A simple linear time algorithm for smallest enclosing circles on the (hemi)sphere
Jens Flemming
TL;DR
This work addresses the problem of computing the smallest enclosing circle on a sphere for a set of $n$ points, including a key hemisphere containment scenario. It adapts Welzl's linear-time algorithm for the 3D smallest enclosing sphere, augmented with a real-time hemisphere detector, to achieve linear expected runtime when the data lie in a hemisphere, and mirrors a 2D Welzl variant in that case. A rigorous derivation shows how boundary-size constraints and specific states enable hemisphere versus full-sphere detection, with implementation details such as plane-based containment tests and a move-to-front structure.
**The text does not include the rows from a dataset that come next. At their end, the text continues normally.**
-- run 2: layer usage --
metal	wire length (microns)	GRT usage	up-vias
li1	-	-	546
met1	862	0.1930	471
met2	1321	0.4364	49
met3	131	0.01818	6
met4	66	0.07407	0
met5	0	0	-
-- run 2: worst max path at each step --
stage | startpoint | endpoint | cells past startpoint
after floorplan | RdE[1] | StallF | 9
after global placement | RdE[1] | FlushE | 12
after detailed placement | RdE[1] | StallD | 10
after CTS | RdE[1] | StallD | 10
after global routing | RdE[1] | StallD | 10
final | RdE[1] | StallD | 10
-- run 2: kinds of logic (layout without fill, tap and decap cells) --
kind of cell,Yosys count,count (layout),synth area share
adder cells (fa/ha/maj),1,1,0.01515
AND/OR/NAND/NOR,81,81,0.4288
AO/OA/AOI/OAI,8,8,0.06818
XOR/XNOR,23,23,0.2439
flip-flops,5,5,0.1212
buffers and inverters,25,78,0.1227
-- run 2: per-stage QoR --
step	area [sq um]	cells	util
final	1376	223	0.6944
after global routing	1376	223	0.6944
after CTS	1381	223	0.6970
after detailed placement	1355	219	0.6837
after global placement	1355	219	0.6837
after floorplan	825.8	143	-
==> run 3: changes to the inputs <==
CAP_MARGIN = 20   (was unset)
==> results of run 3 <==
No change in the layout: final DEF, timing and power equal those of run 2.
--- config.mk ---
export PLATFORM = sky130hd
export DESIGN_NAME = apb_multi_slave_mem_flat
export DESIGN_NICKNAME = d
export VERILOG_FILES = /design/src/rtl/apb_multi_slave_mem_if.sv /design/src/rtl/apb_multi_slave_mem.sv /design/src/flat_wrapper.sv
export SDC_FILE = /design/constraint.sdc
export NUM_CORES = 2
export LEC_CHECK = 0
export BUFFER_PORTS_ARGS = -buffer_cell sky130_fd_sc_hd__clkbuf_2
export CAP_MARGIN = 10
export CORE_ASPECT_RATIO = 1.2
export CORE_MARGIN = 1
export CORE_UTILIZATION = 29
export CTS_CLUSTER_DIAMETER = 80
export DETAILED_ROUTE_END_ITERATION = 10
export PLACE_DENSITY = 0.52
export REMOVE_ABC_BUFFERS = 1
export SLEW_MARGIN = 20
export SYNTH_ARGS = -nofsm -noshare
export SYNTH_HDL_FRONTEND = slang
export SYNTH_SLANG_ARGS = --single-unit
--- constraint.sdc ---
create_clock -name CLK -period 8.6 [get_ports CLK]
set_clock_uncertainty 0.1 [all_clocks]
set_input_delay 1.29 -clock CLK [delete_from_list [all_inputs] [get_ports CLK]]
set_output_delay 1.29 -clock CLK [all_outputs]
set_load 0.02 [all_outputs]
--- src/rtl/apb_multi_slave_mem_if.sv ---
// APB bus bundle shared by the multi-bank register memory and its masters.
interface apb_multi_slave_mem_if #(
  parameter int DATA_W  = 32,
  parameter int ADDR_W  = 32,
  parameter int NUM_SLV = 4
);
  logic [NUM_SLV-1:0]  PSEL;
  logic                PENABLE;
  logic                PWRITE;
  logic [ADDR_W-1:0]   PADDR;
  logic [DATA_W-1:0]   PWDATA;
  logic [DATA_W/8-1:0] PSTRB;
  logic [DATA_W-1:0]   PRDATA;
  logic                PREADY;
  logic                PSLVERR;

  modport master (
    output PSEL, PENABLE, PWRITE, PADDR, PWDATA, PSTRB,
    input  PRDATA, PREADY, PSLVERR
  );

  modport slave (
    input  PSEL, PENABLE, PWRITE, PADDR, PWDATA, PSTRB,
    output PRDATA, PREADY, PSLVERR
  );
endinterface

--- src/rtl/apb_multi_slave_mem.sv ---
// APB slave with NUM_SLV independent word banks, optional wait states, byte strobes
// and error reporting for out-of-range, misaligned or multi-select accesses.
module apb_multi_slave_mem #(
  parameter int DATA_W      = 32,
  parameter int ADDR_W      = 32,
  parameter int NUM_SLV     = 4,
  parameter int DEPTH       = 16,
  parameter int WAIT_CYCLES = 0
) (
  input logic                  CLK,
  input logic                  PRESETn,
  apb_multi_slave_mem_if.slave bus
);
  localparam int STRB_W = DATA_W / 8;
  localparam int IDX_W  = $clog2(DEPTH);
  localparam int BANK_W = (NUM_SLV > 1) ? $clog2(NUM_SLV) : 1;
  localparam logic [ADDR_W:0] LIMIT = (ADDR_W+1)'(DEPTH * 4);
  localparam logic [3:0]      WC    = 4'(WAIT_CYCLES);

  typedef enum logic [1:0] {IDLE, WAIT, READY} state_t;

  state_t              state;
  logic [3:0]          cnt;
  logic [NUM_SLV-1:0]  sel_q;
  logic [ADDR_W-1:0]   addr_q;
  logic                wr_q;
  logic [DATA_W-1:0]   wdata_q;
  logic [STRB_W-1:0]   strb_q;

  logic [DATA_W-1:0]   mem [NUM_SLV][DEPTH];

  logic [NUM_SLV-1:0]  c_sel;
  logic [ADDR_W-1:0]   c_addr;
  logic                c_wr;
  logic [BANK_W-1:0]   c_bank;
  logic [IDX_W-1:0]    c_idx;
  logic                c_err;
  logic [DATA_W-1:0]   c_rdata;

  // In IDLE the live bus is decoded so a zero-wait transfer can complete off the
  // setup edge; afterwards only the latched setup values are used.
  always_comb begin
    c_sel  = (state == IDLE) ? bus.PSEL   : sel_q;
    c_addr = (state == IDLE) ? bus.PADDR  : addr_q;
    c_wr   = (state == IDLE) ? bus.PWRITE : wr_q;
    c_bank = '0;
    for (int unsigned i = 0; i < NUM_SLV; i++) begin
      if (c_sel[i]) c_bank = BANK_W'(i);
    end
    c_idx   = c_addr[IDX_W+1:2];
    c_err   = ($countones(c_sel) != 1) || ({1'b0, c_addr} >= LIMIT) || (c_addr[1:0] != 2'b00);
    c_rdata = mem[c_bank][c_idx];
  end

  always_ff @(posedge CLK) begin
    if (!PRESETn) begin
      state       <= IDLE;
      cnt         <= '0;
      sel_q       <= '0;
      addr_q      <= '0;
      wr_q        <= 1'b0;
      wdata_q     <= '0;
      strb_q      <= '0;
      bus.PREADY  <= 1'b0;
      bus.PSLVERR <= 1'b0;
      bus.PRDATA  <= '0;
      for (int unsigned b = 0; b < NUM_SLV; b++) begin
        for (int unsigned w = 0; w < DEPTH; w++) begin
          mem[b][w] <= '0;
        end
      end
    end else begin
      bus.PREADY  <= 1'b0;
      bus.PSLVERR <= 1'b0;
      bus.PRDATA  <= '0;
      unique case (state)
        IDLE: begin
          if ((|bus.PSEL) && !bus.PENABLE) begin
            sel_q   <= bus.PSEL;
            addr_q  <= bus.PADDR;
            wr_q    <= bus.PWRITE;
            wdata_q <= bus.PWDATA;
            strb_q  <= bus.PSTRB;
            if (WC == '0) begin
              state       <= READY;
              bus.PREADY  <= 1'b1;
              bus.PSLVERR <= c_err;
              bus.PRDATA  <= (c_err || c_wr) ? '0 : c_rdata;
            end else begin
              state <= WAIT;
              cnt   <= WC;
            end
          end
        end
        WAIT: begin
          if (!(|bus.PSEL) || !bus.PENABLE) begin
            state <= IDLE;
            cnt   <= '0;
          end else if (cnt == 4'd1) begin
            state       <= READY;
            cnt         <= '0;
            bus.PREADY  <= 1'b1;
            bus.PSLVERR <= c_err;
            bus.PRDATA  <= (c_err || c_wr) ? '0 : c_rdata;
          end else begin
            cnt <= cnt - 4'd1;
          end
        end
        READY: begin
          state <= IDLE;
          if (wr_q && !c_err) begin
            for (int unsigned i = 0; i < STRB_W; i++) begin
              if (strb_q[i]) mem[c_bank][c_idx][8*i +: 8] <= wdata_q[8*i +: 8];
            end
          end
        end
        default: state <= IDLE;
      endcase
    end
  end
endmodule

--- src/flat_wrapper.sv ---
// flat-port wrapper written by rule: the top's interface ports become plain ports
module apb_multi_slave_mem_flat 
#(
  parameter int DATA_W      = 32,
  parameter int ADDR_W      = 32,
  parameter int NUM_SLV     = 4,
  parameter int DEPTH       = 16,
  parameter int WAIT_CYCLES = 0
)
  (CLK, PRESETn, bus_PSEL, bus_PENABLE, bus_PWRITE, bus_PADDR, bus_PWDATA, bus_PSTRB, bus_PRDATA, bus_PREADY, bus_PSLVERR);
  apb_multi_slave_mem_if #(.DATA_W(DATA_W), .ADDR_W(ADDR_W), .NUM_SLV(NUM_SLV)) bus_i ();
  input logic CLK;
  input logic PRESETn;
  input wire logic [$bits(bus_i.PSEL)-1:0] bus_PSEL;
  input wire logic [$bits(bus_i.PENABLE)-1:0] bus_PENABLE;
  input wire logic [$bits(bus_i.PWRITE)-1:0] bus_PWRITE;
  input wire logic [$bits(bus_i.PADDR)-1:0] bus_PADDR;
  input wire logic [$bits(bus_i.PWDATA)-1:0] bus_PWDATA;
  input wire logic [$bits(bus_i.PSTRB)-1:0] bus_PSTRB;
  output wire logic [$bits(bus_i.PRDATA)-1:0] bus_PRDATA;
  output wire logic [$bits(bus_i.PREADY)-1:0] bus_PREADY;
  output wire logic [$bits(bus_i.PSLVERR)-1:0] bus_PSLVERR;
  assign bus_i.PSEL = bus_PSEL;
  assign bus_i.PENABLE = bus_PENABLE;
  assign bus_i.PWRITE = bus_PWRITE;
  assign bus_i.PADDR = bus_PADDR;
  assign bus_i.PWDATA = bus_PWDATA;
  assign bus_i.PSTRB = bus_PSTRB;
  assign bus_PRDATA = bus_i.PRDATA;
  assign bus_PREADY = bus_i.PREADY;
  assign bus_PSLVERR = bus_i.PSLVERR;
  apb_multi_slave_mem #(.DATA_W(DATA_W), .ADDR_W(ADDR_W), .NUM_SLV(NUM_SLV), .DEPTH(DEPTH), .WAIT_CYCLES(WAIT_CYCLES)) u_core (.CLK(CLK), .PRESETn(PRESETn), .bus(bus_i));
endmodule
==> reports/qor.csv <==
metric;value;unit
WHS Path Cells;2;
Iteration-0 DRC Markers;5795;
Post-synth EDFFs;2048;
Final Wtd Congestion;0.836;
DPL Wire Length;189000;µm
capturing point of the worst reg2reg path;u_core.mem[0][363];
Crit path required time;9.00;ns
post-route minimum period;5.17;ns
DP Area;104000;µm²
final wirelength;308000;µm
register bit count reported by yosys;2156;
vias;63300;
ys async rst share;0;%
power density cells;214;nW/µm²
GR Util All Layers;17.4;%
Hold Crit Start;u_core.wdata_q[27];
CP startpoint kind;flip-flop;
area grow syn2layout;11.9;%
HP Class;reg2reg;
Final setup viols;0;
CTS Root Cell;clkbuf_16;
Final Hold Violating Endpoints;0;
CTS sink cnt;2156;
largest net degree at the start of global routing;167;
Final ANT Viol Nets;0;
Max transition margin;21.3;%
Static Leak;0.0390;µW
Max-Cap Viols;0;
placed cell count;12000;
Crit path arrival time;5.57;ns
Yosys cell types;51;
VDD IR max;0.174;mV
fin crit share;60.2;%
Crit Path Max Fanout;16;
Mapped Cells;8034;
Port-buffer cells;109;
Hold EP;u_core.wdata_q[27];
Post-CTS Setup Inserts;0;
Die W;536;µm
global route overflow;0;
Final nets;7863;
RSZ-0062 raised after global routing;false;
Vias/cell;5.08;
reg-to-reg slack, setup;3.43;ns
clock transition at the registers of the reported paths;0.06;ns
post-route setup slack;3.43;ns
Synth Cell Area;99300;µm²
Die Y;643;µm
Pre-antenna DRT Iters;6;
Worst-Margin Slew;1.17;ns
number of global-route vias before repair;63800;
synth warn;0;
TritonCTS clock tree;done;
Top FF cell, synth;edfxtp_1;
design area;111000;µm²
hold_buf cts;0;
total CTS buffers;224;
RR Startpoint;u_core.state[1];
Clock Latency Late Sink;0.89;ns
die area;345000;µm²
pre-CTS WS;2.68;ns
Bufs on Longest Clock Path;4;
maximum clock frequency;193;MHz
syn avg cell area;12.4;µm²
cts repair resizes;0;
Ports;110;
final non-filler cell total;12400;
crit end category;flip-flop;
row cnt;234;
DRC;0;
R2R depth;9;
Core ar.;340000;µm²
overall power;23800;µW
type of the worst setup path;reg2reg;
first-pass GRT wire length;443000;µm
WL/cell;24.7;µm
share of layout cells above drive strength 1;8.33;%
Initial Util;29.2;%
status;complete, no violations;
register area share after synthesis;64.1;%
setup_tns;0;ns
Pins Over Slew Limit;0;
H-tree depth;4;
initial antenna violation count;21;
[sequential cells by signal, summed over array words and instances (netlist names)]
register            flops
u_core.strb_q           4
u_core.bus.PREADY       1
u_core.state            1
u_core.addr_q          32
u_core.wdata_q         32
u_core.sel_q            4
u_core.wr_q             1
u_core.bus.PRDATA      32
u_core.mem           2048
u_core.bus.PSLVERR      1
[cells in the mapped netlist (11+ instances only)]
cell       number  area share, %
and2_1       2049             13
edfxtp_1     2048             62
nand2_1       689            2.6
clkbuf_1      587            2.2
mux2i_1       503            5.1
nor3_1        388            2.0
o21ai_0       256            1.3
a32oi_1       253            2.2
nor2_1        235           0.89
o2111ai_1     130            1.1
o31ai_1       127           0.96
a22oi_1       125           0.95
dfxtp_1       108            2.2
nand4_1        96           0.61
buf_2          77           0.39
a21boi_0       72           0.54
or3_1          36           0.23
buf_1          33           0.12
a21o_1         31           0.23
o22ai_1        31           0.20
nand2b_1       29           0.18
nor2_2         29           0.18
nor2_4         23           0.26
nor4_1         11          0.069
[layout by cell type, fill, tap and decap left out, drive strengths merged, types with 72 or more instances in the layout]
| cell type | Yosys | final |
|---|---|---|
| dfxtp | 108 | 108 |
| nand2 | 689 | 689 |
| nor2 | 287 | 287 |
| buf | 112 | 113 |
| a21boi | 72 | 72 |
| o2111ai | 133 | 133 |
| a32oi | 253 | 253 |
| clkinv | 0 | 83 |
| and2 | 2049 | 2049 |
| nor3 | 390 | 390 |
| clkbuf | 587 | 402 |
| edfxtp | 2048 | 2048 |
| o21ai | 256 | 256 |
| a22oi | 125 | 125 |
| nand4 | 96 | 96 |
| o31ai | 127 | 127 |
| mux2i | 503 | 503 |
[cell type report]
cell class	count	area, µm²
clock inverters	109	1010
multi-input cells	5168	33100
flip-flops and latches	2156	63700
well taps	4484	5610
clock buffers	294	6050
repair buffers	221	1560
inverters	11	46.3
diodes	3	7.51
fillers	33700	229000
[worst max path at each step]
stage / from / end / slack [ns] / cells after the start
2_1_floorplan: bus_PSEL[2] / u_core.mem[2][232] / -34.82 / 4
3_3_place_gp: bus_PADDR[2] / u_core.bus.PRDATA[2] / 2.37 / 9
3_5_place_dp: bus_PSEL[1] / u_core.mem[0][251] / 2.68 / 10
4_1_cts: u_core.state[1] / u_core.mem[0][248] / 3.39 / 9
5_1_grt: u_core.state[1] / u_core.mem[1][235] / 3.26 / 9
6_report: u_core.state[1] / u_core.mem[0][363] / 3.43 / 9
[cells by family after synthesis]
kind of cell	after synthesis	synth area share, %
flops	2156	64.1
compound gates	1044	7.74
simple gates	3608	20.0
fa+ha+maj	5	0.0706
buf+inv	710	2.79
mux	511	5.21
[through the flow]
| stage | hold slack (ns) | utilization (%) |
|---|---|---|
| 2_1_floorplan | 0.338 | - |
| 3_3_place_gp | 0.351 | 30.6 |
| 3_5_place_dp | 0.356 | 30.6 |
| 4_1_cts | 0.365 | 32.7 |
| 5_1_grt | 0.384 | 32.7 |
| 6_report | 0.363 | 32.7 |
[worst max-delay path, cell delays in order, from the launching register on]
cell and delay (ns):
dfxtp_1 0.57, mux2_2 0.40, ha_1 0.29, ha_1 0.17, inv_1 0.07, fa_1 0.51
o2111a_2 0.34, o2111ai_4 0.61, or3_1 0.81, o21ai_0 0.91
[metal layers]
| layer | wire, µm | GRT usage, % | vias up |
|---|---|---|---|
| li1 | - | - | 28700 |
| met1 | 124000 | 21.6 | 32000 |
| met2 | 155000 | 31.0 | 2034 |
| met3 | 16700 | 2.14 | 520 |
| met4 | 11600 | 6.09 | 12 |
| met5 | 76 | 0 | - |
[power by group]
part | internal [µW] | switching, µW | leakage (µW)
combinational | 540 | 1670 | 0.0136
sequential | 11800 | 179 | 0.0219
clock | 5460 | 4140 | 0.00345
total | 17800 | 5990 | 0.0390
(Power assumes the default switching activity.)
For the full-sphere case, the paper notes that linear-time solutions are not known and points to spherical Voronoi-based approaches with $O(n\log n)$ complexity as a practical fallback, accompanied by a ready-to-use Python implementation on GitHub.
Abstract
Based on Welzl's algorithm for smallest circles and spheres we develop a simple linear time algorithm for finding the smallest circle enclosing a point cloud on a sphere. The algorithm yields correct results as long as the point cloud is contained in a hemisphere, but the hemisphere does not have to be known in advance and the algorithm automatically detects whether the hemisphere assumption is met. For the full-sphere case, that is, if the point cloud is not contained in a hemisphere, we provide hints on how to adapt existing linearithmic time algorithms for spherical Voronoi diagrams to find the smallest enclosing circle.